§ **What you are asked to do**: Find every line below where the string "buffers" shows up, and copy those lines.
※ ※ ※
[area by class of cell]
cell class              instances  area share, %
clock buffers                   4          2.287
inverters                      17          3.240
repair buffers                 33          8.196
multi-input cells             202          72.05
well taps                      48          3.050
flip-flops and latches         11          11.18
※ ※ ※
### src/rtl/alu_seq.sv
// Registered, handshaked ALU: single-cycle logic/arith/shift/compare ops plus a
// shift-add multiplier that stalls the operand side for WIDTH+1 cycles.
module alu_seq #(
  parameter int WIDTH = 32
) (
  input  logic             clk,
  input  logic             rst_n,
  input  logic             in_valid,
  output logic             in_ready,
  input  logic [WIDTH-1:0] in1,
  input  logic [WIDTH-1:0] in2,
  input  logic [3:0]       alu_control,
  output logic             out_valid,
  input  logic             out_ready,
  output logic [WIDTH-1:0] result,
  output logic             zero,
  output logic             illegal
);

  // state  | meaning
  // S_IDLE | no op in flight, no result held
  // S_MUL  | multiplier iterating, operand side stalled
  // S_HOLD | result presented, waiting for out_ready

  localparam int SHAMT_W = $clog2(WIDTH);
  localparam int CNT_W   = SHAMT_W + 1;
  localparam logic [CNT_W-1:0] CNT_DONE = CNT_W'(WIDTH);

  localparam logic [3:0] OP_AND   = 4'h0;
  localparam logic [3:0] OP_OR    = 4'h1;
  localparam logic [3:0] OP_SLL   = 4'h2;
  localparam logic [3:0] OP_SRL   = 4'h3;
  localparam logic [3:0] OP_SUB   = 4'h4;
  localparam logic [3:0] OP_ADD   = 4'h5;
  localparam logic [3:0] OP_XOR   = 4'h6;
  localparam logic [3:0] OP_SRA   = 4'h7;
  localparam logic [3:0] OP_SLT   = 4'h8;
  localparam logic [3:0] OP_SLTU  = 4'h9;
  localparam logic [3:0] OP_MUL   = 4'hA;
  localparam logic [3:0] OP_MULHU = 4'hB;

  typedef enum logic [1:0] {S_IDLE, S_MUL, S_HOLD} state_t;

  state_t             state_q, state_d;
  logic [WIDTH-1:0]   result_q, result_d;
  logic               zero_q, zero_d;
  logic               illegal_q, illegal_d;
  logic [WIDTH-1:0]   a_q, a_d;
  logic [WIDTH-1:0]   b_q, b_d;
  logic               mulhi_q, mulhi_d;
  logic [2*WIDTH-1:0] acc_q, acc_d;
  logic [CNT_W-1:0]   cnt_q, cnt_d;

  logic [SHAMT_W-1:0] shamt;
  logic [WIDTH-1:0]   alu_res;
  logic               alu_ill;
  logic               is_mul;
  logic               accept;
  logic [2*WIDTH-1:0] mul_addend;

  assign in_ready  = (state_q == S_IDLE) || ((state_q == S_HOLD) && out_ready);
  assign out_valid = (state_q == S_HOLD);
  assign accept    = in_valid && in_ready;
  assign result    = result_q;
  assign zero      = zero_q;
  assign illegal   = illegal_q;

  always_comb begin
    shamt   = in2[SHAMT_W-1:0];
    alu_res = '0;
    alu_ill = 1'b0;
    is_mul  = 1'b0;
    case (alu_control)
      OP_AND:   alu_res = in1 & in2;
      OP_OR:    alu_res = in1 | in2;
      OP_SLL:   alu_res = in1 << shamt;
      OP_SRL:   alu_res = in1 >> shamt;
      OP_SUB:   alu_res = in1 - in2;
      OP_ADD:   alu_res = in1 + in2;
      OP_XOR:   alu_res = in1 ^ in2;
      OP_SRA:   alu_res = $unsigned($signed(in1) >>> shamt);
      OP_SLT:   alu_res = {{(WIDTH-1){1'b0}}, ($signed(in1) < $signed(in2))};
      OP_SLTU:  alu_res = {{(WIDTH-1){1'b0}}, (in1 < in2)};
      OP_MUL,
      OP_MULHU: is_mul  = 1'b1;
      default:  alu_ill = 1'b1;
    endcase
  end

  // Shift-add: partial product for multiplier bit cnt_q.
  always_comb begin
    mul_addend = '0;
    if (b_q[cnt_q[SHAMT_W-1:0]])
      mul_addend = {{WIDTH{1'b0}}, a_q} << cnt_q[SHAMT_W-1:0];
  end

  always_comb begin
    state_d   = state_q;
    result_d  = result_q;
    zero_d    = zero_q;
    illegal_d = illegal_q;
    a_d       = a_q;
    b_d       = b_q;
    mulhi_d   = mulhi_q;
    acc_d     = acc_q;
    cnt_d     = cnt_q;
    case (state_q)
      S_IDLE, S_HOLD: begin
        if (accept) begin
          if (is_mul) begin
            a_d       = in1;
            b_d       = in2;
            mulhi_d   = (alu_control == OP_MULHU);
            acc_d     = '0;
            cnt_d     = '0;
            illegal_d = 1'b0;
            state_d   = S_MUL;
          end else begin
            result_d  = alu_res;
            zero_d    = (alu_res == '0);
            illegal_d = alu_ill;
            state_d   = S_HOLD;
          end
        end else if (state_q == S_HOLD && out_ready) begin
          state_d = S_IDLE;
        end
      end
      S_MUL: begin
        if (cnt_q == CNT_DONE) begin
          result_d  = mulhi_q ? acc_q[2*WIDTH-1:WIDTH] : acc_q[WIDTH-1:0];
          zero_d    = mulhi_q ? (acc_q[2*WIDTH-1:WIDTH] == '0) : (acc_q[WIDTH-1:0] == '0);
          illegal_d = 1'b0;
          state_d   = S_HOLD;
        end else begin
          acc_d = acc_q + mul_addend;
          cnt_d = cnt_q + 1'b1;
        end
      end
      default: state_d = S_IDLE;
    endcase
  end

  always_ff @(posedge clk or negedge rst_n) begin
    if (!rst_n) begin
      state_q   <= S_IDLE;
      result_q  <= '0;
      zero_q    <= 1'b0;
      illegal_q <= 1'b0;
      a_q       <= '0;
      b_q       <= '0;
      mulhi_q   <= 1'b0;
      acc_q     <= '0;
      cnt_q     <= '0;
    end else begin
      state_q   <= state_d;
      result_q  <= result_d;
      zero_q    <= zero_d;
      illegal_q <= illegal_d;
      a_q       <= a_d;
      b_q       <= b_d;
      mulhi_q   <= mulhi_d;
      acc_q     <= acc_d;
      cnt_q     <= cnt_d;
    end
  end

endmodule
※ ※ ※
§ **Response to this task**:
clock buffers                   4          2.287
repair buffers                 33          8.196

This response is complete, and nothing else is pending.